**What you have to do:** Return the lines below in which the string "repair" occurs.
*** Opening of Data records ***
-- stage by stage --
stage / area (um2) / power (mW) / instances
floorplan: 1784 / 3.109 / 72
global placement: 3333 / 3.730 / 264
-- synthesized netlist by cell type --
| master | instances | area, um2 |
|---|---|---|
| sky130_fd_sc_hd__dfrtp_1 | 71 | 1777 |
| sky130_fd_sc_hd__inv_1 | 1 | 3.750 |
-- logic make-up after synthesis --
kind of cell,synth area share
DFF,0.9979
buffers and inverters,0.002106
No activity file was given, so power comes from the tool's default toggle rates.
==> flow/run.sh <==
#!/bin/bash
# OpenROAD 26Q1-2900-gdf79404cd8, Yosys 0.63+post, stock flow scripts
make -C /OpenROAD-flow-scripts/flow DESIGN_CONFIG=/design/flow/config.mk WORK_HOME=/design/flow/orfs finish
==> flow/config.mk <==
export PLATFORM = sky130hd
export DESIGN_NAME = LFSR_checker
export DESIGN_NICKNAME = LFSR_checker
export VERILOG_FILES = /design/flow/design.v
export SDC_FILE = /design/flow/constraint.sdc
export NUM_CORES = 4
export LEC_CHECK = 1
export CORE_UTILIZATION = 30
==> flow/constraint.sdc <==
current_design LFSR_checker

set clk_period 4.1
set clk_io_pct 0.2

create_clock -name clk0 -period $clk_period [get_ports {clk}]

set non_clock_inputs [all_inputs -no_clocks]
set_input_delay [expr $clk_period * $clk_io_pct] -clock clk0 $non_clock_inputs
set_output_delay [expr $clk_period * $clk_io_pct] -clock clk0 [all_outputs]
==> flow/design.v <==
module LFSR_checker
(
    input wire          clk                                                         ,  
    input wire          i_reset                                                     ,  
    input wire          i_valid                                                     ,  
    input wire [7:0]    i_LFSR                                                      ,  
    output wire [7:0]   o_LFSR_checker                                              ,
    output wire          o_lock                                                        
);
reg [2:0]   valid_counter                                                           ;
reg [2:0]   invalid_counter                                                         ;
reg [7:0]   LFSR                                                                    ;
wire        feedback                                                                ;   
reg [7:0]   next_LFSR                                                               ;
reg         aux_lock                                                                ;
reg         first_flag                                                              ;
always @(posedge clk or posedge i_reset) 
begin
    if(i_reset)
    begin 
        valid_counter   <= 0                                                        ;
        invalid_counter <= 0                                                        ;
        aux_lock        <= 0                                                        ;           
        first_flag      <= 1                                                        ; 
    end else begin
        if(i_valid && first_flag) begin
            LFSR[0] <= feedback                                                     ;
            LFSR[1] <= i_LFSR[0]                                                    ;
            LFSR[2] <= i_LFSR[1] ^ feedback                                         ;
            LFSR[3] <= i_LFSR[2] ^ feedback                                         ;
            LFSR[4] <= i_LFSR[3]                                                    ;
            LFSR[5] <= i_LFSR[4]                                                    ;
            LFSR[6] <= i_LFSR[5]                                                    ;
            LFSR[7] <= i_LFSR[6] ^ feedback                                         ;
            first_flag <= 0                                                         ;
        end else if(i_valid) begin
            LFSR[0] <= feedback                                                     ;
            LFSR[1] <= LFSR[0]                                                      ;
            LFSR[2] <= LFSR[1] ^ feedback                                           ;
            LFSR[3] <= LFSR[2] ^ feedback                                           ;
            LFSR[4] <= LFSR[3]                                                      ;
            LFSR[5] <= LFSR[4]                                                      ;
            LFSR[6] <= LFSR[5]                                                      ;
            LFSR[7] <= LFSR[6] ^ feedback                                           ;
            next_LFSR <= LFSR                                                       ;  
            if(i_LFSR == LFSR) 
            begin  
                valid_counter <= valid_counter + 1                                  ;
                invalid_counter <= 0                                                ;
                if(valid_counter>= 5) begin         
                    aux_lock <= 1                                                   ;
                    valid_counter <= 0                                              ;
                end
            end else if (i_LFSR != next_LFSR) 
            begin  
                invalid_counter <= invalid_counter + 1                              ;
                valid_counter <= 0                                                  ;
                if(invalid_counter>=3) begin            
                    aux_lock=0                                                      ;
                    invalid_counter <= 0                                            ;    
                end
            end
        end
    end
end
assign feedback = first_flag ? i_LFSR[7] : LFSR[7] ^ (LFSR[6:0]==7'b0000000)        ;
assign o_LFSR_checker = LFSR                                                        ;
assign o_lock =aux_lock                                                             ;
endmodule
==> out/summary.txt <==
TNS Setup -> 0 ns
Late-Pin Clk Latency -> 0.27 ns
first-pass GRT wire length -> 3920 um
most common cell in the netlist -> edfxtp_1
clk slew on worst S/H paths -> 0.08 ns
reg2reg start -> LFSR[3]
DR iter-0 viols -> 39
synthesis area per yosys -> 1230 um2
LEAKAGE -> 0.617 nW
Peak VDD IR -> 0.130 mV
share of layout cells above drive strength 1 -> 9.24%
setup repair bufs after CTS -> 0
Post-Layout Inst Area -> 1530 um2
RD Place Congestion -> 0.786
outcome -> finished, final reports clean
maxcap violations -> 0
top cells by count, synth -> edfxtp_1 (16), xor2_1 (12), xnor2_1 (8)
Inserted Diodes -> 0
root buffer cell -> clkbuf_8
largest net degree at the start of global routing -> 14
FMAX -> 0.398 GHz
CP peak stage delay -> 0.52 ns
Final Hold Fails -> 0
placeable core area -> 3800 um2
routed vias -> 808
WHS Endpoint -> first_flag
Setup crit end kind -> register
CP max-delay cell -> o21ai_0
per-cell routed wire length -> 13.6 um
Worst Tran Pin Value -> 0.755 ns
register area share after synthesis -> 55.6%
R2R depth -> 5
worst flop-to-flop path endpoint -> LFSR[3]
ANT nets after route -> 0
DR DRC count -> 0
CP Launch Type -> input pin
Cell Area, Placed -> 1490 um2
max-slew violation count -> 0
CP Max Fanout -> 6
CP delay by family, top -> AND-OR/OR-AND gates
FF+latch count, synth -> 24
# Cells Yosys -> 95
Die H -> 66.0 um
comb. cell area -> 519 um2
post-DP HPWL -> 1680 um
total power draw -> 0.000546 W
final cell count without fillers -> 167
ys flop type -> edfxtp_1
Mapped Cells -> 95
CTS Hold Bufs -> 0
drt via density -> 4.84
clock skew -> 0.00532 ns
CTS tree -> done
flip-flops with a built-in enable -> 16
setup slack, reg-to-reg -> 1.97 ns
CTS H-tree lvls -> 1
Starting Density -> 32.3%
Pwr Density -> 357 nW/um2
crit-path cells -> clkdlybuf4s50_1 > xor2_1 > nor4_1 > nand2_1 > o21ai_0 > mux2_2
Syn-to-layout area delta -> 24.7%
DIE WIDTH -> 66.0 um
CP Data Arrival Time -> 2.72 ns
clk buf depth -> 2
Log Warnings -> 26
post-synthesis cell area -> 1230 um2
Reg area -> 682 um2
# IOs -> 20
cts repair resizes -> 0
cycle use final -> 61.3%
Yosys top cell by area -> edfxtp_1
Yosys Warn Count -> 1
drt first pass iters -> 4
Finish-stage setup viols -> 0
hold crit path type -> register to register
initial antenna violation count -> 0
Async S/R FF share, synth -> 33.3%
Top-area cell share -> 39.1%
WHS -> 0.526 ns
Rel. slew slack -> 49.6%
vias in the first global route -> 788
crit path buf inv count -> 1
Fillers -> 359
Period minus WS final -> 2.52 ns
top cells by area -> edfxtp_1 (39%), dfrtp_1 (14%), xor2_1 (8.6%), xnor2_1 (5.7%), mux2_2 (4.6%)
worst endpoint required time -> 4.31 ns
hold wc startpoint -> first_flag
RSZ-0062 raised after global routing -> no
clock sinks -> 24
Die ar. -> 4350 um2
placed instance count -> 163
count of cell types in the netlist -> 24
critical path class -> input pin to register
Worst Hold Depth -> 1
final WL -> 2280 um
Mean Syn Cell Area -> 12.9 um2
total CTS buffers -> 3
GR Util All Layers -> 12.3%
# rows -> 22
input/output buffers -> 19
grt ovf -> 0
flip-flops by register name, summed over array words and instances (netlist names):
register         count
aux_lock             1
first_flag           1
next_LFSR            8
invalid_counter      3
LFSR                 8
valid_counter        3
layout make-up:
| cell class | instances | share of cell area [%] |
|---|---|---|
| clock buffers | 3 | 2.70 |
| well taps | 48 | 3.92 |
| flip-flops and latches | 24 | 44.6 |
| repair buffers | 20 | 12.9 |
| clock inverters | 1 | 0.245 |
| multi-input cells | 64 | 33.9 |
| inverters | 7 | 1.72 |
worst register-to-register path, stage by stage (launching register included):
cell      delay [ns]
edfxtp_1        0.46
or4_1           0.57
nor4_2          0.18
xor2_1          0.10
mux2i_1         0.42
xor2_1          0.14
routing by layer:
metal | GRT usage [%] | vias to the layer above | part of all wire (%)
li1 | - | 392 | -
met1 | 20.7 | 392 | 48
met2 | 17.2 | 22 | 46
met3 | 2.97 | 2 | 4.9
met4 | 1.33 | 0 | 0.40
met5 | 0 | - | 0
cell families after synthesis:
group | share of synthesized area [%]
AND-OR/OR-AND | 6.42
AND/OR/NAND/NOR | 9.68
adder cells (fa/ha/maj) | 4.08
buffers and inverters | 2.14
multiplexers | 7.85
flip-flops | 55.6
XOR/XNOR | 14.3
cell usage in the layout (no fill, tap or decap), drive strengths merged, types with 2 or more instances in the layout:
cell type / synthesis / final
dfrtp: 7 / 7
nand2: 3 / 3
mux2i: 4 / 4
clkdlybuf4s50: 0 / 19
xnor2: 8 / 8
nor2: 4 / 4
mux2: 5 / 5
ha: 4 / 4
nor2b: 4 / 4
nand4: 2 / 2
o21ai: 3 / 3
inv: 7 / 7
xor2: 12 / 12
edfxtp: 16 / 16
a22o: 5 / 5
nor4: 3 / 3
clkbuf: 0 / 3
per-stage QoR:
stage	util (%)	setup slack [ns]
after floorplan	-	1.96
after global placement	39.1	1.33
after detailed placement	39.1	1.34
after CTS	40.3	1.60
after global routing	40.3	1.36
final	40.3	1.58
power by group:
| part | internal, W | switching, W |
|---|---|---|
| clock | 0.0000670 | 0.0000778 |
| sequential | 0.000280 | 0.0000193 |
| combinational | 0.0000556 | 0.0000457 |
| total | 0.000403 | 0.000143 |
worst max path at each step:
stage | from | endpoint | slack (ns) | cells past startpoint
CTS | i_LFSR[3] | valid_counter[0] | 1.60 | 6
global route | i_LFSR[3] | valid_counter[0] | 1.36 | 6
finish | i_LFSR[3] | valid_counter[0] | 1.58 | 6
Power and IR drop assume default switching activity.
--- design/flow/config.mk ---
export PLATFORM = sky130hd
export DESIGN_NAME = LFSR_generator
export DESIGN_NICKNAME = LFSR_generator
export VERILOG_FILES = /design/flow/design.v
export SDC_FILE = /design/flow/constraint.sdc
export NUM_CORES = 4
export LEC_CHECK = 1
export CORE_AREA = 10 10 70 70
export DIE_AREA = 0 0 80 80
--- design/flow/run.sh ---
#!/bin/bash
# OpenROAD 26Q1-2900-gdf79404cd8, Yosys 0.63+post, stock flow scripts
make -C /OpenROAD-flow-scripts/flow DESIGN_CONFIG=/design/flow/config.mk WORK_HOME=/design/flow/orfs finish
*** Close of Data records ***
**Expected output:**
setup repair bufs after CTS -> 0
cts repair resizes -> 0
| repair buffers | 20 | 12.9 |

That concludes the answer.